** Data to use follows **

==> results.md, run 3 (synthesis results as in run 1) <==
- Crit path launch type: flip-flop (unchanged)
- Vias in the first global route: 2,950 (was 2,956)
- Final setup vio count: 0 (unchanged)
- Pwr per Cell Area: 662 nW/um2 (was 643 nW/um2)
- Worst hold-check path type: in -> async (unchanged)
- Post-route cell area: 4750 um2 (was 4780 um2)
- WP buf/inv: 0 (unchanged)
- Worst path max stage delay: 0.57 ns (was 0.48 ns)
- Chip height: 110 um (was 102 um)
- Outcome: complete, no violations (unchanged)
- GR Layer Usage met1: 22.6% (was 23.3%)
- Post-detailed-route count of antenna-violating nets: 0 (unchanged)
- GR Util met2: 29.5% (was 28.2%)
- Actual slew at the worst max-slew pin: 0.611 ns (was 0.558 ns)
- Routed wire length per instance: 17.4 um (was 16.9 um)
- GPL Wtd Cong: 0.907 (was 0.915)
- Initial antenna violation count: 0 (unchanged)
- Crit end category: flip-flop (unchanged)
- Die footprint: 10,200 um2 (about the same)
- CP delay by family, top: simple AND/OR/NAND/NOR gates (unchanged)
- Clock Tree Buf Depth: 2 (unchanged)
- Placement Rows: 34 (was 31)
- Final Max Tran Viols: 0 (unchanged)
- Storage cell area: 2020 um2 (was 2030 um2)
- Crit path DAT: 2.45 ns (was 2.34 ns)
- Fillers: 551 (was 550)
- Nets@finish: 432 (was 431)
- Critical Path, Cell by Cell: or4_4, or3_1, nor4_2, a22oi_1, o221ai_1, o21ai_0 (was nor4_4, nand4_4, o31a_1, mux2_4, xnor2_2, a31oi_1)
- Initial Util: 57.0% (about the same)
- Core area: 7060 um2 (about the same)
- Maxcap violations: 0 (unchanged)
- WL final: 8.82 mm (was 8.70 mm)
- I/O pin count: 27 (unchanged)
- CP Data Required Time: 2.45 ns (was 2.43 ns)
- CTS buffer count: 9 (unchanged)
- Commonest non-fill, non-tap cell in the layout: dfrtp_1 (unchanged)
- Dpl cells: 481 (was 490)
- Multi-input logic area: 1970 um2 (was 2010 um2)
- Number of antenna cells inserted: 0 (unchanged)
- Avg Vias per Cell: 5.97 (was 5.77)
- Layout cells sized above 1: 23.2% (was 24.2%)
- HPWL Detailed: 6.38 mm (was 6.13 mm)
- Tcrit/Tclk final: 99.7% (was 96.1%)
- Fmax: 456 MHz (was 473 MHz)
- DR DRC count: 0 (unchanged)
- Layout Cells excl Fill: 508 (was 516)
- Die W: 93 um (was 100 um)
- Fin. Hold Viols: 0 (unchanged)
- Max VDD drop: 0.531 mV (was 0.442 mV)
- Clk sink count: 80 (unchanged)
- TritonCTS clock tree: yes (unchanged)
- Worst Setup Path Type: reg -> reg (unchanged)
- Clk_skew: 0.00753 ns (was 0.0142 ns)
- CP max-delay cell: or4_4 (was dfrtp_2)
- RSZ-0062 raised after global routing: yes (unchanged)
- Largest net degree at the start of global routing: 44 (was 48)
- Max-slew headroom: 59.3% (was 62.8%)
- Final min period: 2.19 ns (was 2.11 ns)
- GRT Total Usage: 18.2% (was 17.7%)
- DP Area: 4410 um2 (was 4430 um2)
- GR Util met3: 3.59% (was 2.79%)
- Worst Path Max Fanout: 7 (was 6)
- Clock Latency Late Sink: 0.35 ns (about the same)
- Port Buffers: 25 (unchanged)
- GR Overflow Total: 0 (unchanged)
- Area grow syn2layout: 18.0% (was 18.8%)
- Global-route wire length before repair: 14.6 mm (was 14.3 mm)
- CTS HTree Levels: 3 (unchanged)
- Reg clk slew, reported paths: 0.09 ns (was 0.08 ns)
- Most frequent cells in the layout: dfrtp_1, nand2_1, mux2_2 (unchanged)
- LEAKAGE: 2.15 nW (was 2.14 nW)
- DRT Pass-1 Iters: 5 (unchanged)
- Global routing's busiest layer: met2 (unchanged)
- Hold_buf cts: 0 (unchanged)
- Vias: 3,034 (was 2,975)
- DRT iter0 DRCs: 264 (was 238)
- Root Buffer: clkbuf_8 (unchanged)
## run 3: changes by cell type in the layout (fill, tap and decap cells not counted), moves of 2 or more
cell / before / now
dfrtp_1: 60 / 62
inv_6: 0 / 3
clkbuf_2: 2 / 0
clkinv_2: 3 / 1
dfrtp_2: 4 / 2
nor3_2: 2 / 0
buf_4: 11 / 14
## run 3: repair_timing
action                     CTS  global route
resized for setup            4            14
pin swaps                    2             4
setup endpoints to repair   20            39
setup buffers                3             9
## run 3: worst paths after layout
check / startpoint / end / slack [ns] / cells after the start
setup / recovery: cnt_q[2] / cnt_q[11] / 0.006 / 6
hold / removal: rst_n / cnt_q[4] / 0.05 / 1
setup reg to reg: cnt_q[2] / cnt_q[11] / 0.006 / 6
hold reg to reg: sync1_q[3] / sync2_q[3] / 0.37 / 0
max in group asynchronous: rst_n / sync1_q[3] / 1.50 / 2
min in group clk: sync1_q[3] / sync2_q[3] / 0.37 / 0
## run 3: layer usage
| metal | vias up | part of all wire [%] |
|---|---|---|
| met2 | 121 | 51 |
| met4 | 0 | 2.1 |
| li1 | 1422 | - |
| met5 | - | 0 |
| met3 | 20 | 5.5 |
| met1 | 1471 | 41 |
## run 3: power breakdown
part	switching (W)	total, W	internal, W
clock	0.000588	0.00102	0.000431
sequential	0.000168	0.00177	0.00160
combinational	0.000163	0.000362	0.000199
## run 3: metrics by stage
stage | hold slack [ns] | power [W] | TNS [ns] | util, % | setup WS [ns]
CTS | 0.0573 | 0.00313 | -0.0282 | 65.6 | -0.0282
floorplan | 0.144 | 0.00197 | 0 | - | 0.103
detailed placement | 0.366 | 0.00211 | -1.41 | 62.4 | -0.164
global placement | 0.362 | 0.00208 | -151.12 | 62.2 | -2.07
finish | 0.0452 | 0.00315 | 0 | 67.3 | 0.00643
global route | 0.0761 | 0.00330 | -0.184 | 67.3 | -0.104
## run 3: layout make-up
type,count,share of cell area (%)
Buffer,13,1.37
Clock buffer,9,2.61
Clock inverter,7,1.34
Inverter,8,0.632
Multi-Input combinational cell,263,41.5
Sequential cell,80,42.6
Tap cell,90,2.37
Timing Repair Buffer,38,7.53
==> src/rtl/demux_sixteen_pkg.sv <==
// Shared constants and FSM state type for the sixteen-way write demultiplexer.
package demux_sixteen_pkg;

    localparam int unsigned DEST_COUNT = 16;
    localparam int unsigned CNT_W      = 8;

    typedef enum logic {
        IDLE  = 1'b0,
        WRITE = 1'b1
    } state_t;

endpackage

==> src/rtl/demux_sixteen_dec4to16.sv <==
// Combinational 4-to-16 one-hot decoder producing per-destination write enables.
module dec4to16
    import demux_sixteen_pkg::*;
(
    input  logic [3:0]            sel,
    input  logic                  en,
    output logic [DEST_COUNT-1:0] onehot
);

    always_comb begin
        onehot = '0;
        if (en) begin
            onehot[sel] = 1'b1;
        end
    end

endmodule

==> src/rtl/demux_sixteen.sv <==
// Sixteen-destination registered write demux with a two-state accept/commit handshake.
// Optional macro DEMUX_SIXTEEN_ZERO0_EN pins outa to zero.
module demux_sixteen
    import demux_sixteen_pkg::*;
#(
    parameter int w = 32
) (
    input  logic             clk,
    input  logic             rst_n,
    input  logic [w-1:0]     in,
    input  logic [3:0]       sel,
    input  logic             wr_valid,
    output logic             wr_ready,
    output logic             wr_done,
    output logic [w-1:0]     outa,
    output logic [w-1:0]     outb,
    output logic [w-1:0]     outc,
    output logic [w-1:0]     outd,
    output logic [w-1:0]     oute,
    output logic [w-1:0]     outf,
    output logic [w-1:0]     outg,
    output logic [w-1:0]     outh,
    output logic [w-1:0]     outi,
    output logic [w-1:0]     outj,
    output logic [w-1:0]     outk,
    output logic [w-1:0]     outl,
    output logic [w-1:0]     outm,
    output logic [w-1:0]     outn,
    output logic [w-1:0]     outo,
    output logic [w-1:0]     outp,
    output logic [CNT_W-1:0] wr_cnt
);

`ifdef DEMUX_SIXTEEN_ZERO0_EN
    localparam logic [DEST_COUNT-1:0] WE_MASK = 16'hFFFE;
`else
    localparam logic [DEST_COUNT-1:0] WE_MASK = 16'hFFFF;
`endif

    state_t                state;
    state_t                state_nxt;
    logic                  accept;
    logic                  commit;
    logic [w-1:0]          hold_data;
    logic [3:0]            hold_sel;
    logic [w-1:0]          dest [DEST_COUNT];
    logic [DEST_COUNT-1:0] we_raw;
    logic [DEST_COUNT-1:0] we;

    always_comb begin
        state_nxt = state;
        accept    = 1'b0;
        commit    = 1'b0;
        wr_ready  = 1'b0;
        wr_done   = 1'b0;
        case (state)
            IDLE: begin
                wr_ready = 1'b1;
                if (wr_valid) begin
                    accept    = 1'b1;
                    state_nxt = WRITE;
                end
            end
            WRITE: begin
                wr_done   = 1'b1;
                commit    = 1'b1;
                state_nxt = IDLE;
            end
            default: state_nxt = IDLE;
        endcase
    end

    dec4to16 u_dec (
        .sel    (hold_sel),
        .en     (commit),
        .onehot (we_raw)
    );

    // The count still advances on a masked destination; only the data write is suppressed.
    assign we = we_raw & WE_MASK;

    always_ff @(posedge clk or negedge rst_n) begin
        if (!rst_n) begin
            state     <= IDLE;
            hold_data <= '0;
            hold_sel  <= '0;
            wr_cnt    <= '0;
            for (int unsigned i = 0; i < DEST_COUNT; i++) begin
                dest[i] <= '0;
            end
        end else begin
            state <= state_nxt;
            if (accept) begin
                hold_data <= in;
                hold_sel  <= sel;
            end
            if (commit) begin
                wr_cnt <= wr_cnt + 1'b1;
            end
            for (int unsigned i = 0; i < DEST_COUNT; i++) begin
                if (we[i]) begin
                    dest[i] <= hold_data;
                end
            end
        end
    end

    assign outa = dest[0];
    assign outb = dest[1];
    assign outc = dest[2];
    assign outd = dest[3];
    assign oute = dest[4];
    assign outf = dest[5];
    assign outg = dest[6];
    assign outh = dest[7];
    assign outi = dest[8];
    assign outj = dest[9];
    assign outk = dest[10];
    assign outl = dest[11];
    assign outm = dest[12];
    assign outn = dest[13];
    assign outo = dest[14];
    assign outp = dest[15];

endmodule

==> config.mk <==
export PLATFORM = sky130hd
export DESIGN_NAME = demux_sixteen
export DESIGN_NICKNAME = d
export VERILOG_FILES = /design/src/rtl/demux_sixteen_pkg.sv /design/src/rtl/demux_sixteen_dec4to16.sv /design/src/rtl/demux_sixteen.sv
export SDC_FILE = /design/constraint.sdc
export NUM_CORES = 1
export LEC_CHECK = 0
export BUFFER_PORTS_ARGS = -buffer_cell sky130_fd_sc_hd__buf_2
export CAP_MARGIN = 20
export CORE_MARGIN = 8
export CORE_UTILIZATION = 47
export DETAILED_ROUTE_END_ITERATION = 12
export PLACE_DENSITY = 0.75
export SKIP_LAST_GASP = 1
export SYNTH_ARGS = -nofsm -noshare
export SYNTH_HDL_FRONTEND = slang
export SYNTH_SLANG_ARGS = --single-unit
==> constraint.sdc <==
create_clock -name clk -period 1.75 [get_ports clk]
set_clock_uncertainty 0.15 [all_clocks]
set_input_delay 0.175 -clock clk [delete_from_list [all_inputs] [get_ports clk]]
set_output_delay 0.175 -clock clk [all_outputs]
set_load 0.01 [all_outputs]
Word-level counts from Yosys, hierarchy flattened
Index checks and enable logic that the tools add are counted.

Bits in registers: 557. Bits in latches: 0. Memory bits (writable): 0. ROM bits: 0. Input bits: 39. Logic and storage cells: 33. Memories kept: 0.

Add/subtract/negate cells: 1. Multiply operators: 0. Divide/modulo/power cells: 0. $lt $le $gt $ge: 2. Eq/ne operators: 0. Shift-type cells: 0. Multiplexer cells: 8. Bitwise logic cells: 1. Reductions and logical operators: 1.

Operators by type and width (count): 2-to-1 mux 16 bit (1); adder 8 x 1 -> 8 bit (second input constant) (1); < comparator 4 x 5 -> 1 bit (second input constant) (1); 2-to-1 mux 1 bit (5); demux 1 bit (select 4 bit) (1); >= comparator 4 x 1 -> 1 bit (second input constant) (1); one-hot mux 1 bit (2 select lines) (1); logical AND 1 bit (1); inverter 1 bit (1).

Depth between registers and ports, before layout
Gate-level depths: netlist of the first run.

Depth in word-level cells: 5. Gate-level depth with buffers: 6. Gate-level depth less buffers: 4.

Cells and area by module
A second synthesis of the first run with hierarchy kept.

Cell total of the unflattened synthesis: 1249. Area total of the unflattened synthesis: 20993.9 µm².

Modules (own cells, without submodules): demux_sixteen (times used 1, cells an instance 1226, area an instance 20876.3 µm², sequential area each 13938.4 µm²); dec4to16 (times used 1, cells an instance 23, area an instance 117.6 µm², sequential area each 0.0 µm²).

Worst setup path after synthesis of the first run
No wires, ideal clock.

Path type: register -> register. Start point: reg state. End point: reg dest, in the netlist outm[11]. Arrival time: 1590 ps. Data required time: 1475 ps. Path slack: -115 ps. Stages on the path, launching flop included: 7. Path buffers: 3. Cells stage by stage: dfrtp_1 buf_6 nand3_1 or3_1 clkbuf_2 clkbuf_8 mux2_4.

Longest elaborated chain between the ends: 2.

RTL lines: start, declared (RTL line demux_sixteen.sv:40) `state_t state;`; start signal, assigned (RTL line demux_sixteen.sv:92) `state <= state_nxt;`; 2-to-1 mux 1 bit (RTL line demux_sixteen.sv:56) `case (state)`; 2-to-1 mux 16 bit (RTL line demux_sixteen_dec4to16.sv:12) `if (en) begin`; end signal, assigned by index (RTL line demux_sixteen.sv:102) `dest[i] <= hold_data;`; end, declared (RTL line demux_sixteen.sv:46) `logic [w-1:0] dest [DEST_COUNT];`.

Every way passes these cells. A chain may end at the register's enable or synchronous reset.

Worst setup path in the final report of the first run
Start point: reg state. End point: reg dest, in the netlist outb[3].

The elaborated chain is that of the path after synthesis.

==> results of run 1 <==
==> Yosys cell counts <==
master,instances,area (sq um)
clkbuf_2,2,10.01
or3_1,3,18.77
clkbuf_1,39,146.4
nand4_1,4,25.02
and2b_1,1,7.510
buf_2,39,195.2
nand3_1,1,5.000
buf_6,6,67.56
nor2_1,12,45.04
mux2_4,3,45.04
inv_1,1,3.750
mux2_2,541,6092
nand2b_1,2,12.51
clkbuf_8,1,13.76
nor3b_2,1,12.51
and3_1,2,12.51
nand3b_1,4,30.03
mux2_1,5,56.30
dfrtp_1,557,13940
ha_1,1,12.51
buf_1,4,15.01
nand2_1,4,15.01
xnor2_1,4,35.03
xor2_1,3,26.28
==> placed cells by master, fill, tap and decap left out, types with 4 or more instances in the layout <==
| master | n |
|---|---|
| buf_12 | 48 |
| buf_16 | 4 |
| buf_2 | 558 |
| buf_4 | 25 |
| buf_6 | 12 |
| buf_8 | 8 |
| bufinv_16 | 5 |
| clkbuf_1 | 17 |
| clkbuf_16 | 79 |
| clkbuf_8 | 9 |
| clkinv_2 | 8 |
| dfrtp_1 | 555 |
| dlygate4sd3_1 | 39 |
| mux2_2 | 474 |
| mux2_4 | 74 |
| nand3b_1 | 4 |
| nand4_1 | 4 |
| nor2_4 | 9 |
| xnor2_1 | 4 |
==> registers in the layout (all words and copies together), names as in the netlist, 4 cells and up <==
name and count:
hold_data 32, hold_sel 4, outa 32, outb 32, outc 32, outd 32, oute 32, outf 32
outg 32, outh 32, outi 32, outj 32, outk 32, outl 32, outm 32, outn 32
outo 32, outp 32, wr_cnt 8
==> cells by family after synthesis <==
family        after synthesis  share of synthesized area, %
buf+inv                    92                         2.167
simple gates               34                        0.8824
xor+xnor                    7                        0.2942
mux                       549                         29.72
flops                     557                         66.88
fa+ha+maj                   1                       0.06003
==> where the power goes <==
group | internal, uW | total [uW] | switching, uW
Clock | 7000 | 11900 | 4920
Combinational | 8740 | 17200 | 8440
Sequential | 18600 | 22500 | 3970
Total | 34300 | 51600 | 17300
==> per-stage QoR <==
step           instance area (sq um)  utilization, %  cells
2_1_floorplan                  20960               -   1240
3_3_place_gp                   24810           56.36   2362
3_5_place_dp                   24810           56.36   2362
4_1_cts                        27530           62.54   2522
5_1_grt                        28610           64.99   2558
6_report                       28610           64.99   2558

** End of Data to use **

Taking the entries from their first line through the line with "- Initial antenna", inclusive, restate each line word for word and give nothing else.

==> results.md, run 3 (synthesis results as in run 1) <==
- Crit path launch type: flip-flop (unchanged)
- Vias in the first global route: 2,950 (was 2,956)
- Final setup vio count: 0 (unchanged)
- Pwr per Cell Area: 662 nW/um2 (was 643 nW/um2)
- Worst hold-check path type: in -> async (unchanged)
- Post-route cell area: 4750 um2 (was 4780 um2)
- WP buf/inv: 0 (unchanged)
- Worst path max stage delay: 0.57 ns (was 0.48 ns)
- Chip height: 110 um (was 102 um)
- Outcome: complete, no violations (unchanged)
- GR Layer Usage met1: 22.6% (was 23.3%)
- Post-detailed-route count of antenna-violating nets: 0 (unchanged)
- GR Util met2: 29.5% (was 28.2%)
- Actual slew at the worst max-slew pin: 0.611 ns (was 0.558 ns)
- Routed wire length per instance: 17.4 um (was 16.9 um)
- GPL Wtd Cong: 0.907 (was 0.915)
- Initial antenna violation count: 0 (unchanged)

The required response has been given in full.